**Task item**.
The material below contains a line with "after global routing: 0.433 / 1.42 / 0.132" and a line with "inv_1 (36), nand3_1". Copy exactly those two lines and all lines between them.
--- Listed records ---
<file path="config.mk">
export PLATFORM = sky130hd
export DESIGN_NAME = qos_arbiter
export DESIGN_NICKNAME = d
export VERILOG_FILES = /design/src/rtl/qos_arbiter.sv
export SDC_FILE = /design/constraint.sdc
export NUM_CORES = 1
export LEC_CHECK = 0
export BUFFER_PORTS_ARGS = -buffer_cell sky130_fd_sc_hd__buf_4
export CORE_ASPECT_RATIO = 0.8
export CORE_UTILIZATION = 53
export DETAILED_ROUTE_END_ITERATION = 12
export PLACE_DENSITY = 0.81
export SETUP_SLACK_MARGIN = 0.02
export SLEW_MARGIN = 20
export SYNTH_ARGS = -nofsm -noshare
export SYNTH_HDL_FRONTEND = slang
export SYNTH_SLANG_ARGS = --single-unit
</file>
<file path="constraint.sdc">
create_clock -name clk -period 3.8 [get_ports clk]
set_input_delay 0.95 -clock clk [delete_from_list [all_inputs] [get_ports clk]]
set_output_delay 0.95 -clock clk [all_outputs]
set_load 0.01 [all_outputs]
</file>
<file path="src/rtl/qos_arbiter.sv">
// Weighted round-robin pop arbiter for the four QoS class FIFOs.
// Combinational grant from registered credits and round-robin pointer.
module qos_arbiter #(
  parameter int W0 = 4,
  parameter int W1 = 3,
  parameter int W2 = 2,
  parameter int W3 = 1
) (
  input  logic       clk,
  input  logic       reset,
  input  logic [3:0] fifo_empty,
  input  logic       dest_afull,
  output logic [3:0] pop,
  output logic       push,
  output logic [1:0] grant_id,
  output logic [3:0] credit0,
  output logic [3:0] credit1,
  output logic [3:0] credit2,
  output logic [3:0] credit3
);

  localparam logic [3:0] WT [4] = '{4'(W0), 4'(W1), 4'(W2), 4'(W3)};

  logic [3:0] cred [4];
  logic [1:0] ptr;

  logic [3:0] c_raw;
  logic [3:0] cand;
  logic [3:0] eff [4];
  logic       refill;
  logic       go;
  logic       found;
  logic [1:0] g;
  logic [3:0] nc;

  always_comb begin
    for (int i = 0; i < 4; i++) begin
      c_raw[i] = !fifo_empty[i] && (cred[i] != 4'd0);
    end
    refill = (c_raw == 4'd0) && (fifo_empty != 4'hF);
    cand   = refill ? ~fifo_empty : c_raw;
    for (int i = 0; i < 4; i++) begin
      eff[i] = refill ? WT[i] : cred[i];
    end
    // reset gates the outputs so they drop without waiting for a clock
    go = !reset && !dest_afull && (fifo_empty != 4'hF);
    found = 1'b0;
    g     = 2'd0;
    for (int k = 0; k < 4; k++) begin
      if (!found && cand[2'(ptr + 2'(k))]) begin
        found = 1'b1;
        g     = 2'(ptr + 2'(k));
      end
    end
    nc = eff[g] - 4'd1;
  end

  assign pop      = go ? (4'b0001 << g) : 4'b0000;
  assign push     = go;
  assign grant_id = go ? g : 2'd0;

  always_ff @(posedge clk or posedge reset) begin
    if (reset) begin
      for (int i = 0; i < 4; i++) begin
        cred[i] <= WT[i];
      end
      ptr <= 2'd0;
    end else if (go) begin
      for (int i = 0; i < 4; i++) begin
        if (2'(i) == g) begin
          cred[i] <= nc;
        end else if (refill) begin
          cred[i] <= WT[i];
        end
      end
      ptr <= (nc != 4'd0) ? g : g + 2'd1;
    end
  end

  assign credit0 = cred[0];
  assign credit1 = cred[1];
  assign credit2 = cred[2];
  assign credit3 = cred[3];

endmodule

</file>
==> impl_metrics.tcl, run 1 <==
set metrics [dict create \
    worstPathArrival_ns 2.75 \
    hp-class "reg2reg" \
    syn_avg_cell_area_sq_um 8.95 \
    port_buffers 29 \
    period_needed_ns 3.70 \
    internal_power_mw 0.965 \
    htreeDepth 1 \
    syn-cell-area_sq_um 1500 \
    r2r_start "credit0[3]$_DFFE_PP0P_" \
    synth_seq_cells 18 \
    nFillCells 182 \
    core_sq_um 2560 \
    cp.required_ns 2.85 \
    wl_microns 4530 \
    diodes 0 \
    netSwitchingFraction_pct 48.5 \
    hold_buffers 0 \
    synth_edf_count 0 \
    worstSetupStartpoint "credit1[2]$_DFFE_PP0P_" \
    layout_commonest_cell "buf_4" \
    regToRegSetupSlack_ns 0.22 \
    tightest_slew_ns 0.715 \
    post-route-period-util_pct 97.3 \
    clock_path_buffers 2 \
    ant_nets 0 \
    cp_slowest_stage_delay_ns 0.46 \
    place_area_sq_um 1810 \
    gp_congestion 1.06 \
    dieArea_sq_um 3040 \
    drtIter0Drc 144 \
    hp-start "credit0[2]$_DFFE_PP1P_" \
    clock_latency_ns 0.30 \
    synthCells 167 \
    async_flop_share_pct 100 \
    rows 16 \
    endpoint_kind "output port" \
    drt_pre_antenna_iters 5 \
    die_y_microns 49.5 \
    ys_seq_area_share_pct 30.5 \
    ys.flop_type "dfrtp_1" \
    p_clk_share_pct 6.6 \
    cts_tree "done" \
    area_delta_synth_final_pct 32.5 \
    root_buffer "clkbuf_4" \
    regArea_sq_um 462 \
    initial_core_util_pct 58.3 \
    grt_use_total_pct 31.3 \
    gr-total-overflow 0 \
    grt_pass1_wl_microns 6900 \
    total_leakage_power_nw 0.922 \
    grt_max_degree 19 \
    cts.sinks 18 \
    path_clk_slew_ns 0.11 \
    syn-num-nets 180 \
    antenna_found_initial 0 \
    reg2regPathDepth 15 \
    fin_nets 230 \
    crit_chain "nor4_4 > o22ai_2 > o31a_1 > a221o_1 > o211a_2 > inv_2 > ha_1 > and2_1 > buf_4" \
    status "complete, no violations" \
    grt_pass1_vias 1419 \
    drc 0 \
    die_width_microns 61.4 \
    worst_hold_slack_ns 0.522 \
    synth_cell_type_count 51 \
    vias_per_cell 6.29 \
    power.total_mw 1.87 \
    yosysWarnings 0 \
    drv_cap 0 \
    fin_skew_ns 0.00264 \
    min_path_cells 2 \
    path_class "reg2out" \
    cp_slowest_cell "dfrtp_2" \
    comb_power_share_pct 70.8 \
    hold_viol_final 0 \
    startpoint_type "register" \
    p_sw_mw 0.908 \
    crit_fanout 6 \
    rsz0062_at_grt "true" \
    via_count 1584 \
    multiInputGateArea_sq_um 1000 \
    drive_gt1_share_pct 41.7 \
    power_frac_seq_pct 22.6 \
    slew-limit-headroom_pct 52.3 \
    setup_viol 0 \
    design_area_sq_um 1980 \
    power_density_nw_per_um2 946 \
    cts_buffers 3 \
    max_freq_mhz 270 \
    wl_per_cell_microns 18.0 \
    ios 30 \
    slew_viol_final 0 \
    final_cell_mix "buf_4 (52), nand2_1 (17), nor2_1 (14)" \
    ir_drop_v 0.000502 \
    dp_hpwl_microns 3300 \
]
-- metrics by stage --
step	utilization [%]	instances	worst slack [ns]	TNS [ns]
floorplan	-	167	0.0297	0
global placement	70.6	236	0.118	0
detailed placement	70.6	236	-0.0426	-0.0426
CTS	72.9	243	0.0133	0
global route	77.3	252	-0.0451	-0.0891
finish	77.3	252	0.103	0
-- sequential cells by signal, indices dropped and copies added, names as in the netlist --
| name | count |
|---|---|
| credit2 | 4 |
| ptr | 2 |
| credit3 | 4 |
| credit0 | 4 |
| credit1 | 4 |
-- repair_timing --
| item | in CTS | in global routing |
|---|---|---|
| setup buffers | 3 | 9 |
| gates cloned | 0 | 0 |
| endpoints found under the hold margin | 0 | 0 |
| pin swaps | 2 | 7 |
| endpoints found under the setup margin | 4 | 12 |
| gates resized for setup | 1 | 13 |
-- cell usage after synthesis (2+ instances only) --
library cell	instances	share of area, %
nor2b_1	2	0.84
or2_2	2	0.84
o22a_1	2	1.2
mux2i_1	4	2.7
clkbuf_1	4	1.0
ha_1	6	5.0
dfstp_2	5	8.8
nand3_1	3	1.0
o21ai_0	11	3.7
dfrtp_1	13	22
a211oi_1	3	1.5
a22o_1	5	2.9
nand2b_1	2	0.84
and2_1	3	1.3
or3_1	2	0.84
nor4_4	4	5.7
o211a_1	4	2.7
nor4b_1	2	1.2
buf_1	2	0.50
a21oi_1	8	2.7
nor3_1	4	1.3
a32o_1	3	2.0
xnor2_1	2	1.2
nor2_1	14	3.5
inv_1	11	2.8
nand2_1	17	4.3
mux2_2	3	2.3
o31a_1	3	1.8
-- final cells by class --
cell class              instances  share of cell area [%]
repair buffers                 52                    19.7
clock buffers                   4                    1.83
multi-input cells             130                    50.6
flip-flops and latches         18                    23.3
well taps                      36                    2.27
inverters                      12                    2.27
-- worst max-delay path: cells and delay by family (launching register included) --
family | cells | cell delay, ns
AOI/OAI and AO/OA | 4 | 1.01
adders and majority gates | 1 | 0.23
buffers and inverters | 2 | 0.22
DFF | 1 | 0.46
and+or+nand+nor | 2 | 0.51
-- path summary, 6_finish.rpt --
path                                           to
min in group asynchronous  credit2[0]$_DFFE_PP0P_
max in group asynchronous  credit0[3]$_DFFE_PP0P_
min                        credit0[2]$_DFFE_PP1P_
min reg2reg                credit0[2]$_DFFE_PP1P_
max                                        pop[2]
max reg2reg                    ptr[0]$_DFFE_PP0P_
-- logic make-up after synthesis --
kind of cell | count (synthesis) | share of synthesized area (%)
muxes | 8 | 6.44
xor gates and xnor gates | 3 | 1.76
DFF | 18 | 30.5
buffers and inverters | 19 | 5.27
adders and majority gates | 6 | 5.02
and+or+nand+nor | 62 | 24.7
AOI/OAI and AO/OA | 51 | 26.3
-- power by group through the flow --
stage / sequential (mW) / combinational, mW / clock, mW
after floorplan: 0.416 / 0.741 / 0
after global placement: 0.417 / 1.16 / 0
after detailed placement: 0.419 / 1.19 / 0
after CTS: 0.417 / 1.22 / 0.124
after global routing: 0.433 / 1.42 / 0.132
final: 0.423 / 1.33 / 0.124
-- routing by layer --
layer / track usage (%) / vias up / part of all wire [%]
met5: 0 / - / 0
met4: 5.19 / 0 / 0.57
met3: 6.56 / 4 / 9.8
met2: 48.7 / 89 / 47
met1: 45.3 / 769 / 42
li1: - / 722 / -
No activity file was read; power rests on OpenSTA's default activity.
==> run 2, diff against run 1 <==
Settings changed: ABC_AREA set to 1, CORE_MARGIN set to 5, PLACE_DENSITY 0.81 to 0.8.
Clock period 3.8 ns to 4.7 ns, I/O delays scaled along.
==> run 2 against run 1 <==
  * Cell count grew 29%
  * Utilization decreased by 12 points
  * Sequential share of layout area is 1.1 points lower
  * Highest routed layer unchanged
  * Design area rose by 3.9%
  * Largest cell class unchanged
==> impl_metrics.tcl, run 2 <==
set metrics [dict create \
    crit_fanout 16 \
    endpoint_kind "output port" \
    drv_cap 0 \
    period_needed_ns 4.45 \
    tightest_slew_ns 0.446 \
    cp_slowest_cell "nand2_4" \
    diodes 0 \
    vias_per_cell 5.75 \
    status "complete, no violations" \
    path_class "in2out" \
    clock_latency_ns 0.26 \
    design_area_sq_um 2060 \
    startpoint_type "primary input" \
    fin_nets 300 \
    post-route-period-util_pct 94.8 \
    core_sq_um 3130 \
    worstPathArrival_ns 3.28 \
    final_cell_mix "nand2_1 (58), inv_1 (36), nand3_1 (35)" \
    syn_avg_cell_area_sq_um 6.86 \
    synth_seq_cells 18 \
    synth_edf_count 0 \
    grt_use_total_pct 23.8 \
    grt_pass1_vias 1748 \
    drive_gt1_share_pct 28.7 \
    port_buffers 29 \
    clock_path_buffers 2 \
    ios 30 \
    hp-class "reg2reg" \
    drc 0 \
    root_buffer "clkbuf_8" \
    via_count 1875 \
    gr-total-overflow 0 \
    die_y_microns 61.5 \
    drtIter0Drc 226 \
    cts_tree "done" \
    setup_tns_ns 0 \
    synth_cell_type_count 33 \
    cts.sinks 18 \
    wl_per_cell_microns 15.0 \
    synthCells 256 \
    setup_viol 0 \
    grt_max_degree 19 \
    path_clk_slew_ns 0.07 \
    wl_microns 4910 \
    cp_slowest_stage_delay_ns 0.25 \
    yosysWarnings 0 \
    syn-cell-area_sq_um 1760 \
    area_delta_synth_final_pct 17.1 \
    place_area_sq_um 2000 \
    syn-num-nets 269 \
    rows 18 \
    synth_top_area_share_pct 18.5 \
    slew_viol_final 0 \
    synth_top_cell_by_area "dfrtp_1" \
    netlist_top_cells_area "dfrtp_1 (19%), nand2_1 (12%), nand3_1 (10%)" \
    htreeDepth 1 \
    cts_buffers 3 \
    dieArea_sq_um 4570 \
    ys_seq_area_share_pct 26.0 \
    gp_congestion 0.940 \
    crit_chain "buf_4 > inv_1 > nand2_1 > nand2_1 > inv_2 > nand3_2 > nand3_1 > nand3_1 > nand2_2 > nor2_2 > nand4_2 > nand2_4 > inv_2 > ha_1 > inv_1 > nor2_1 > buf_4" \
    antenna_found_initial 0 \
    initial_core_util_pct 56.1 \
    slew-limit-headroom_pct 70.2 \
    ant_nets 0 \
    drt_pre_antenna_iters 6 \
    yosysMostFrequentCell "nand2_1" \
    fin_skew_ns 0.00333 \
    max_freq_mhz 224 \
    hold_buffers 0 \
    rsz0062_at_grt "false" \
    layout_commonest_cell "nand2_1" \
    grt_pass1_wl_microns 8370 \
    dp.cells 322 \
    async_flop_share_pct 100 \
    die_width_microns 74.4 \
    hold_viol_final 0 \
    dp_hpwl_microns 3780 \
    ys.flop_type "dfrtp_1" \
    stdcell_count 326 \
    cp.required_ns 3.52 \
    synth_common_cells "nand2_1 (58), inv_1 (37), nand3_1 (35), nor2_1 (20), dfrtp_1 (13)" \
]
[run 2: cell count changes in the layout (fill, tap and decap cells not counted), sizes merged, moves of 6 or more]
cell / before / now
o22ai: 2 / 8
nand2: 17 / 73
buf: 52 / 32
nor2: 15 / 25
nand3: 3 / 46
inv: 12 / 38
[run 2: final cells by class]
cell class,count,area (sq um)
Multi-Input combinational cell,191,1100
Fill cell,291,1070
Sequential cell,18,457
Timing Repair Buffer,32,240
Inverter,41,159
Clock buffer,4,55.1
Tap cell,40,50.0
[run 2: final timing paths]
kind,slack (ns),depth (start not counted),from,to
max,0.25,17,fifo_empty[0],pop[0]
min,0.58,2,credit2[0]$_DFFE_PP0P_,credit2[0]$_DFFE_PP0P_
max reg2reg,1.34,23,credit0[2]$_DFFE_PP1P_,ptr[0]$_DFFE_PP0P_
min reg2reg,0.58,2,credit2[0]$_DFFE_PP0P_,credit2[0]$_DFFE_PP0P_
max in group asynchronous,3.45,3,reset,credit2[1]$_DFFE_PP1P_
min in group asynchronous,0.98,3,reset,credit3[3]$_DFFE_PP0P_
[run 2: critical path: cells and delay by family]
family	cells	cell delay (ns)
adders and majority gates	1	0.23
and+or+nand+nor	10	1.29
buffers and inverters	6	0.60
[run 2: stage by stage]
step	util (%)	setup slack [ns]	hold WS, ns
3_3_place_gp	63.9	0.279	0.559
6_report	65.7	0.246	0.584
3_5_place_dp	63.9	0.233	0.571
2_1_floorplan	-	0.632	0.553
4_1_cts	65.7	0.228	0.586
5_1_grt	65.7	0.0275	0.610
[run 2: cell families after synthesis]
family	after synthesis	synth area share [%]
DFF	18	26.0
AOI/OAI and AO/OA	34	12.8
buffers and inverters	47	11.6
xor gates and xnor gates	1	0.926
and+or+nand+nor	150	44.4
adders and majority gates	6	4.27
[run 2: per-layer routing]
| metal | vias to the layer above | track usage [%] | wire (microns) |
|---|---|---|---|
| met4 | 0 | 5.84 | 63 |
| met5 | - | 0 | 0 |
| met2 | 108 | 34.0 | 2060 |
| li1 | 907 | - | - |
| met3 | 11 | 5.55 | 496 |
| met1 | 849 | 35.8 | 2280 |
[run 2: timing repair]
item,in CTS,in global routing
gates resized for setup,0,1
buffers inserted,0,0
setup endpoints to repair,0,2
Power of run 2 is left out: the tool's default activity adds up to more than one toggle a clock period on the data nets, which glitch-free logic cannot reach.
---
**Problem solution**.
after global routing: 0.433 / 1.42 / 0.132
final: 0.423 / 1.33 / 0.124
-- routing by layer --
layer / track usage (%) / vias up / part of all wire [%]
met5: 0 / - / 0
met4: 5.19 / 0 / 0.57
met3: 6.56 / 4 / 9.8
met2: 48.7 / 89 / 47
met1: 45.3 / 769 / 42
li1: - / 722 / -
No activity file was read; power rests on OpenSTA's default activity.
==> run 2, diff against run 1 <==
Settings changed: ABC_AREA set to 1, CORE_MARGIN set to 5, PLACE_DENSITY 0.81 to 0.8.
Clock period 3.8 ns to 4.7 ns, I/O delays scaled along.
==> run 2 against run 1 <==
  * Cell count grew 29%
  * Utilization decreased by 12 points
  * Sequential share of layout area is 1.1 points lower
  * Highest routed layer unchanged
  * Design area rose by 3.9%
  * Largest cell class unchanged
==> impl_metrics.tcl, run 2 <==
set metrics [dict create \
    crit_fanout 16 \
    endpoint_kind "output port" \
    drv_cap 0 \
    period_needed_ns 4.45 \
    tightest_slew_ns 0.446 \
    cp_slowest_cell "nand2_4" \
    diodes 0 \
    vias_per_cell 5.75 \
    status "complete, no violations" \
    path_class "in2out" \
    clock_latency_ns 0.26 \
    design_area_sq_um 2060 \
    startpoint_type "primary input" \
    fin_nets 300 \
    post-route-period-util_pct 94.8 \
    core_sq_um 3130 \
    worstPathArrival_ns 3.28 \
    final_cell_mix "nand2_1 (58), inv_1 (36), nand3_1 (35)" \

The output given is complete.